A few years ago, as we were finishing up our final exams at the University of Waterloo, Aaron, Matthew and I got into a discussion about the evolution of human-computer interaction (as mechatronics engineers do after a couple drinks).
In that conversation, we hypothesized that technology would move out of discrete “boxes” and into our world, becoming more tightly coupled with our daily lives. Somewhere along that line of reasoning, one of us posed the question: If we’re taking technology with us out into the world, how will we interact with it?
A Path Forward
Even back then there were new types of heads-up displays in development, so we knew change was coming. As we thought about those new categories, it was clear existing input methods wouldn’t work. Just like the desktop computer needed the mouse and keyboard, and the phone needed multitouch, new products would need new interfaces. Whatever input device came next would have to be mobile and seamlessly blend with our experience out in the real world.

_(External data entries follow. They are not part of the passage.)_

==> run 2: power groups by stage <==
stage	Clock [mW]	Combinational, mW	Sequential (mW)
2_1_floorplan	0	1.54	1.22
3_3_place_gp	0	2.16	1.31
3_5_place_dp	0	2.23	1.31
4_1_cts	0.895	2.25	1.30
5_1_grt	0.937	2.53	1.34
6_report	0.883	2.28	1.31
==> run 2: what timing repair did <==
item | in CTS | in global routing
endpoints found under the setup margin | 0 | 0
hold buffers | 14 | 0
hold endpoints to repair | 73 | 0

A viable path seemed to be through electromyography (EMG) sensors — used to measure and record electrical impulses given off by muscles. Our theory was that if we could understand those impulses, we could build an interface that would become a natural extension of our actions. It hadn’t been done before — we had never seen EMG used in a commercial consumer product.
The Early Days
Unsurprisingly, the early days were challenging. We jerry-rigged a bathroom at Velocity (with a fake “out-of-order” sign) as an etching lab for home-made circuit boards, bought 3D printers off of Kijiji, and shaved our arms to try to get the early sensor prototypes working better. We initially failed to understand the dramatic impact that human variation would have on a product. Everything from sweat and arm hair, to variations in anatomy raised speed bumps for making the product work consistently.
As we iterated through solutions and recruited an amazing team to help solve problems, our work led to a final product: the Myo Gesture Control Armband.
The initial pre-order announcement for Myo surpassed all of our expectations — 10,000 orders in the first few hours, 5.5 million views on our launch video, a listing among Time Magazine’s top inventions of the year. For something that started off as a hunch, things picked up super fast.
Fast forward to today, and we’ve seen customers and developers take Myo and run with it in directions that span music, healthcare, gaming, manufacturing and more.
Researchers at Johns Hopkins used it to give an amputee the power to control his prosthetic, Armin van Buuren took it on his world tour to seamlessly control the lighting during his performances, people hooked it up to every drone and widget imaginable. Even just this summer, a pair of Canadian students took home the grand prize at Microsoft’s Imagine Cup after using Myo to make an inexpensive prosthetic arm.
Today, as we reflect on that amazing journey, we’re officially ending sales of Myo. In the near future we’ll be announcing the release of a new product, entirely different from Myo, that requires our full attention and focus.
Matthew, Aaron and I would like to personally thank everyone who has been a part of bringing Myo to life — whether through applications, research studies, presentations, or just plain fun. As a commitment to those who have embraced Myo, we’ll continue to provide customer support for anyone who has bought one and have no plans to change that.
As for what’s next…we’ll get back to you soon.